I would like to give thanks for something mentioned in a Round Table a few months ago. Someone, possibly Sharon, had been reading a book on Christian Science in wartime.
It reminded me that I had bought a book called Christian Science Wartime Activities a few years earlier. I’ve been on a little crusade of buying up Christian Science books that I’ve found online or being given away by churches.
I don’t think it’s the book that was mentioned at the roundtable but I immediately felt inspired to get reading it. It’s quite a thick book and to be honest it looks very wordy and a bit boring. But how wrong was this first impression – I literally was judging a book by its cover. Reading this book has been absolutely fascinating, humbling, inspiring and also quite poignant.
It tells of a time when Christian Science was widely practised, and was being recognised as a powerful force, an important movement that was being taken seriously by governments.
It was also a movement united in love and in wanting only to help others, whether they were the young men fighting or the families affected both at home and overseas.
I can’t describe everything here and I would like to write a summary of the book one day, but just to give a snapshot of some of the activities that were taken up during the war, especially from 1917 onwards which I believe is when the United States entered the war.
It is written by various people and covers a wide range of activity that can only be described as love in action.
Through the War Relief Committee, there was a huge mobilisation of women across America who knitted and sewed clothing. This was for the soldiers and also for civilians they didn’t know, especially those living in the devastated areas of fighting in France and Belgium.
Large sums of money were collected by congregations and distributed to all sorts of people and groups in need.

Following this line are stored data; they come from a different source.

### config.mk
export PLATFORM = sky130hd
export DESIGN_NAME = multilevel_ready_queue_scheduler
export DESIGN_NICKNAME = d
export VERILOG_FILES = /design/src/sv/mlrq_pkg.sv /design/src/sv/mlrq_ctrl.sv /design/src/sv/mlrq_dp.sv /design/src/sv/multilevel_ready_queue_scheduler.sv
export SDC_FILE = /design/constraint.sdc
export NUM_CORES = 2
export LEC_CHECK = 0
export BUFFER_PORTS_ARGS = -buffer_cell sky130_fd_sc_hd__buf_2
export CAP_MARGIN = 30
export CORE_MARGIN = 2
export CORE_UTILIZATION = 45
export DETAILED_ROUTE_END_ITERATION = 16
export PLACE_DENSITY = 0.72
export SLEW_MARGIN = 20
export SYNTH_ARGS = -nofsm -noshare
export SYNTH_HDL_FRONTEND = slang
export SYNTH_SLANG_ARGS = --single-unit
### constraint.sdc
create_clock -name clk -period 14.97 [get_ports clk]
set_clock_uncertainty 0.05 [all_clocks]
set_input_delay 1.497 -clock clk [delete_from_list [all_inputs] [get_ports clk]]
set_output_delay 1.497 -clock clk [all_outputs]
set_load 0.05 [all_outputs]
--- src/design/spt_queue.sv ---
// ----------------------------------------------------------------------------
// spt_queue
// small command fifo between the geometry front and the pixel back
// ----------------------------------------------------------------------------
module spt_queue #(
    parameter int DATA_W = 48,
    parameter int DEPTH  = 4
) (
    input  logic              i_clk,
    input  logic              i_rst_n,
    input  logic              i_push,
    input  logic [DATA_W-1:0] i_data,
    output logic              o_full,
    input  logic              i_pop,
    output logic [DATA_W-1:0] o_data,
    output logic              o_empty
);
    localparam int PTR_W = $clog2(DEPTH);
    localparam int CNT_W = $clog2(DEPTH + 1);

    logic [DATA_W-1:0] r_mem [DEPTH];
    logic [PTR_W-1:0]  r_wptr, r_rptr, n_wptr, n_rptr;
    logic [CNT_W-1:0]  r_count, n_count;

    always_comb begin
        n_wptr  = r_wptr;
        n_rptr  = r_rptr;
        n_count = r_count;
        if (i_push) begin
            n_wptr = (r_wptr == PTR_W'(DEPTH - 1)) ? '0 : r_wptr + 1'b1;
        end
        if (i_pop) begin
            n_rptr = (r_rptr == PTR_W'(DEPTH - 1)) ? '0 : r_rptr + 1'b1;
        end
        if (i_push && !i_pop) begin
            n_count = r_count + 1'b1;
        end else if (!i_push && i_pop) begin
            n_count = r_count - 1'b1;
        end
    end

    always_ff @(posedge i_clk) begin
        if (!i_rst_n) begin
            r_wptr  <= '0;
            r_rptr  <= '0;
            r_count <= '0;
        end else begin
            r_wptr  <= n_wptr;
            r_rptr  <= n_rptr;
            r_count <= n_count;
        end
    end

    always_ff @(posedge i_clk) begin
        if (i_push) begin
            r_mem[r_wptr] <= i_data;
        end
    end

    assign o_data  = r_mem[r_rptr];
    assign o_full  = (r_count == CNT_W'(DEPTH));
    assign o_empty = (r_count == '0);

endmodule

--- config.mk ---
export PLATFORM = sky130hd
export DESIGN_NAME = spt_queue
export DESIGN_NICKNAME = d
export VERILOG_FILES = /design/src/design/spt_queue.sv
export SDC_FILE = /design/constraint.sdc
export NUM_CORES = 1
export LEC_CHECK = 0
export ABC_AREA = 1
export BUFFER_PORTS_ARGS = -buffer_cell sky130_fd_sc_hd__buf_4
export CAP_MARGIN = 30
export CELL_PAD_IN_SITES_DETAIL_PLACEMENT = 1
export CELL_PAD_IN_SITES_GLOBAL_PLACEMENT = 1
export CORE_ASPECT_RATIO = 0.5
export CORE_MARGIN = 4
export CORE_UTILIZATION = 24
export DETAILED_ROUTE_END_ITERATION = 6
export GPL_TIMING_DRIVEN = 0
export PLACE_DENSITY = 0.57
export SYNTH_ARGS = -nofsm -noshare
export SYNTH_HDL_FRONTEND = slang
export SYNTH_SLANG_ARGS = --single-unit
--- constraint.sdc ---
create_clock -name i_clk -period 4 [get_ports i_clk]
set_clock_uncertainty 0.05 [all_clocks]
set_input_delay 0.4 -clock i_clk [delete_from_list [all_inputs] [get_ports i_clk]]
set_output_delay 0.4 -clock i_clk [all_outputs]
set_load 0.02 [all_outputs]
==> out/qor.tcl <==
set qor(status) {completed}
set qor(synthTopCellsByCount) {sky130_fd_sc_hd__edfxtp_1 (192), sky130_fd_sc_hd__nor2_1 (94), sky130_fd_sc_hd__o21ai_0 (90)}
set qor(crit_required_ps) 3550
set qor(number_of_global_route_vias_before_repair) 5082
set qor(met2_length_um) 10700
set qor(arrival_ps) 1990
set qor(max_stage_delay_ps) 440
set qor(cts_tree) {done}
set qor(synth.mux.area_fraction_pct) 0
set qor(regArea_um2) 5950
set qor(vias) 4613
set qor(cts.path.max_buffers) 3
set qor(nFillCells) 3346
set qor(yosys.area.top_type_share_pct) 75.5
set qor(io_pins) 102
set qor(synth_area_in_compound_gates_pct) 10.6
set qor(top_layer_used_by_detailed_routing) {met4}
set qor(critPathLaunchType) {register}
set qor(ys_seq_elements) 201
set qor(peakVddDrop_v) 0.000251
set qor(cts_root_buf) {sky130_fd_sc_hd__clkbuf_16}
set qor(final.min_clock_period_ps) 2440
set qor(power.density_nw_per_um2) 499
set qor(rsz_0062_raised_after_global_routing) {false}
set qor(power.leakage_nw) 3.37
set qor(dpl.cell_count) 1052
set qor(synth_enable_flop_cells) 192
set qor(grt_overflow) 0
set qor(worst_setup_path_class) {register to output pin}
set qor(synth_cells) 524
set qor(design_power_total_w) 0.00480
set qor(multi_input_area_um2) 1390
set qor(synth-simple-area-share_pct) 6.24
set qor(cts_sinks) 201
set qor(timing.reg2reg.worst_path_depth) 4
set qor(final_core_util_pct) 31.2
set qor(synth-seq-area-share_pct) 77.9
set qor(post_synth.cell_area_avg_um2) 14.6
set qor(detail_route.drc_violations) 0
set qor(min-delay-start) {i_data[13]}
set qor(worst_r2r_startpoint) {r_wptr[0]}
set qor(fp.dieW_um) 260
set qor(synth_area_leaders) {sky130_fd_sc_hd__edfxtp_1 (76%), sky130_fd_sc_hd__o21ai_0 (5.9%), sky130_fd_sc_hd__nor2_1 (4.6%)}
set qor(gr-usage-all-layers_pct) 10.9
set qor(worst_slack_ps) 1560
set qor(final-instance-count-excl-fill) 1090
set qor(synth_to_layout_area_growth_pct) 26.0
set qor(grt_first_pass_wirelength_um) 29400
set qor(total_negative_setup_slacks_ps) 0
set qor(synth-async-reset-ratio_pct) 0
set qor(yosys_warnings) 0
set qor(seqPwrFrac_pct) 50.6
set qor(clock_insertion_delay_worst_skew_ps) 480
set qor(coreArea_um2) 30900
set qor(timing.max_cap.violations) 0
set qor(hold_path_end) {r_mem[0][13]}
set qor(timing.critical_path.slowest_stage_cell) {sky130_fd_sc_hd__dfxtp_1}
set qor(synth.cell_area_um2) 7630
set qor(post_cts_resized) 0
set qor(syn_nets) 583
set qor(postCtsSetupRepairBufs) 0
set qor(first_pass_iters) 4
set qor(synth_adder_area_share_pct) 1.25
set qor(detailedPlace.worstSlack_ps) 2020
set qor(internal_power_w) 0.00364
set qor(report.final.setup_viol) 0
set qor(synth.largest_area_cell) {sky130_fd_sc_hd__edfxtp_1}
set qor(critical_path.cell_chain) {clkbuf_1 -> o21ai_0 -> o22ai_1 -> buf_4}
set qor(die_height_um) 134
set qor(number_of_violations_reported_at_the_end_of_detailed_routing_iteration_0) 249
set qor(holdCritPathClass) {primary input to register}
set qor(power_frac_comb_pct) 13.0
set qor(largest_family_of_logic_cells_by_synthesized_area) {compound AO/OA/AOI/OAI gates}
set qor(number_of_buffers_created_by_cts) 21
set qor(power.clock.fraction_pct) 36.3
set qor(final-hold-violation-count) 0
set qor(synth.distinct_cells) 25
set qor(post_route_cells_drive_above_1_share_pct) 26.4
set qor(vias_per_cell) 4.23
set qor(initial_utilization_pct) 24.7
set qor(worst_setup_ep_type) {output pin}
set qor(cts-htree-levels) 1
set qor(most_frequent_cell_after_synthesis) {sky130_fd_sc_hd__edfxtp_1}
set qor(switching_share_pct) 24.1
set qor(timing.final.crit_share_pct) 61.1
set qor(die-area_um2) 34900
set qor(worstMarginPinSlew_ps) 612
set qor(finalNetCount) 711
set qor(place.port_buffers) 101
set qor(wirelength_um) 19400
set qor(critical_path.max_fanout) 10
set qor(pin_count_of_the_biggest_net_entering_global_routing) 35
set qor(synth_top_flop_cell) {sky130_fd_sc_hd__edfxtp_1}
set qor(worst_setup_hold_path_clk_slew_ps) 60
set qor(detailroute.wirelength.met3_um) 555
set qor(worst_r2r_endpoint) {r_mem[3][20]}
set qor(timing.hold.worst_path_depth) 1
set qor(power.net_switching_w) 0.00116
set qor(parity_gate_share_of_the_synthesized_area_counting_xor_and_xnor_cells_pct) 0.115
set qor(placement_rows) 45
set qor(fmax_mhz) 409
set qor(detail_route.wirelength.met1_um) 7730
set qor(cts_hold_buf) 0
set qor(slew-limit-headroom_pct) 59.2
set qor(ant_nets) 0
set qor(route.detailed.wl_per_inst_um) 17.8
set qor(setup.reg_to_reg.worst_slack_ps) 2210
set qor(number_of_max_slew_violations_in_the_final_report) 0
set qor(finalWeightedCongestion) 0.704
set qor(initial_antenna_violation_count) 1
set qor(detailedPlacementHpwl_um) 12500
layout make-up:
class / count / area share (%)
Multi-Input combinational cell: 276 / 14.5
Buffer: 31 / 2.42
Timing Repair Buffer: 105 / 8.71
Tap cell: 423 / 5.50
Inverter: 16 / 0.676
Antenna cell: 1 / 0.0260
Clock buffer: 28 / 5.96
Clock inverter: 9 / 0.429
Sequential cell: 201 / 61.8
state kept, by name, summed over array words and instances, names as in the netlist, named ones only:
register	cells
r_rptr	2
r_mem	192
r_count	3
r_wptr	2
metal layers:
layer | vias to the layer above | global-route usage (%)
met3 | 25 | 1.89
li1 | 2210 | -
met1 | 2319 | 12.4
met4 | 0 | 3.39
met2 | 59 | 20.8
met5 | - | 0
worst max path at each step:
stage,start,end,slack [ps],cells past startpoint
after floorplan,r_wptr[0],r_mem[3][0],2020,3
after global placement,r_wptr[0],r_mem[3][22],1060,3
after detailed placement,register,o_data[7],2020,4
after CTS,register,o_data[7],1470,4
after global routing,register,o_data[36],1390,4
final,register,o_data[32],1560,4
cell families after synthesis:
logic type | Yosys count
xor gates and xnor gates | 1
AOI/OAI and AO/OA | 150
and+or+nand+nor | 118
buffers and inverters | 47
adders and majority gates | 7
DFF | 201
per-stage QoR:
step | hold WS (ps) | instance area (um^2)
2_1_floorplan | 440 | 7630
3_3_place_gp | 461 | 8920
3_5_place_dp | 477 | 9000
4_1_cts | 41.3 | 9620
5_1_grt | 46.3 | 9620
6_report | 65.9 | 9620
power by group through the flow:
stage               Clock [W]  Combinational [W]  Sequential [W]
floorplan                   0           0.000331         0.00247
global placement            0           0.000624         0.00248
detailed placement          0           0.000642         0.00248
CTS                   0.00180           0.000643         0.00243
global route          0.00190           0.000685         0.00244
finish                0.00174           0.000626         0.00243
placed cells by master (no fill, tap or decap), types with 2 or more instances in the layout:
master,count
sky130_fd_sc_hd__nor2_1,94
sky130_fd_sc_hd__dfxtp_1,9
sky130_fd_sc_hd__clkbuf_2,5
sky130_fd_sc_hd__buf_6,6
sky130_fd_sc_hd__clkinv_1,3
sky130_fd_sc_hd__nor2_2,10
sky130_fd_sc_hd__inv_1,10
sky130_fd_sc_hd__clkbuf_4,2
sky130_fd_sc_hd__nor3_1,4
sky130_fd_sc_hd__buf_4,105
sky130_fd_sc_hd__edfxtp_1,192
sky130_fd_sc_hd__clkbuf_16,22
sky130_fd_sc_hd__a21oi_1,3
sky130_fd_sc_hd__clkbuf_1,10
sky130_fd_sc_hd__nand2_1,8
sky130_fd_sc_hd__inv_2,5
sky130_fd_sc_hd__buf_12,6
sky130_fd_sc_hd__buf_2,8
sky130_fd_sc_hd__ha_1,6
sky130_fd_sc_hd__o22ai_1,48
sky130_fd_sc_hd__o21ai_0,90
sky130_fd_sc_hd__o21ai_1,9
sky130_fd_sc_hd__clkinv_2,6
critical path: cells and delay by family (launching register included):
family                 cells  cell delay, ps
buffers and inverters      2             630
flip-flops                 1             440
AO/OA/AOI/OAI              2             450
Power figures use the tool's default switching activity.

There were Christian Science Camp Officers who were stationed at camps in the US and overseas, who did everything from being the camp chaplains to visiting hospitals and mess rooms, sharing literature and indeed acting as practitioners and giving treatments. They also took appeals from worried families and helped track down young men, often who had been wounded and were sometimes stuck in makeshift hospitals desperate to hear some Truth, plus doing everything else in between.
Christian Science rooms were set up in camps and in towns where soldiers were, so that they could access somewhere quiet and homely to sit, pray, read and work, and these were manned either by local Christian Scientists or volunteers who had travelled.
They travelled on the ships clearing the waters, there was even an amendment made to the Revised Statues of the US authorising the president to commission chaplains who came from four new denominations, including Christian Science.
Reading this wonderful, heartfelt and just purely loving activity has brought it home to me just how Christian Science was in the early part of the 20th Century. And it’s made me quite sad to see what has happened in the years since, but also incredibly grateful for the small number of people who have kept with Mrs Eddy’s pure Christian Science, obviously including the Plainfield Church in that number.
There are three things that really stood out to me and which have stayed with me even after I closed the book cover.
Firstly, several of the writers write of a time before the first world war very poignantly as a time of happiness, innocence, one describes the world as being in ‘active peace’ and the first cry of war as coming from hell itself. It has made me very grateful for all the literature on the Plainfield Church website which has helped me understand how this could have happened, so soon after Mrs Eddy’s passing, and how differently we live now with this seemingly constant stream of bad news and violence. It’s been really important to me to realise that people did not live constantly bombarded by bad news and disaster, and we shouldn’t be.
Secondly, towards the end of the war we are told there was a pandemic of influenza. Many of the reports reference this. Interestingly, almost all refer to it as ‘epidemic of fear’ (not one person uses the word pandemic). There are reports of how they worked around quarantine rules. Interestingly, several testimonies by soldiers of being vaccinated and then suffering influenza. And many reports of sudden healings from apparent symptoms of the condition.
It was so inspiring to read how the soldiers (“our boys” as they are referred to), would often travel many miles to attend a church service, which were held wherever and however they could, even outside. And one young officer who for several weeks conducted his own Sunday service, completely on his own.
Lastly, the book tells us the quality of the sewn clothing made in the kitchens of Christian Science households across America was so good that people often asked if the ladies were professional seamstresses, but they were always told that no, as Christian Scientists we work for God, and so we aim for perfection, so naturally the garments made would be perfect. And it just summed up this absolute activity for God, for good.
So a huge thank you for the mention in the Round Table, this book would still have been sitting unread on my shelf otherwise!
As a result of reading it my understanding seems to have increased dramatically, even understanding why we do what we do, and how we do what we do, because those dear people over a century ago set the standard and they showed this is how mankind can and should be living.
A huge thank you again to Plainfield for everything that you do and for also setting and holding on to this standard. It is truly an honour to be a small part of what you are doing.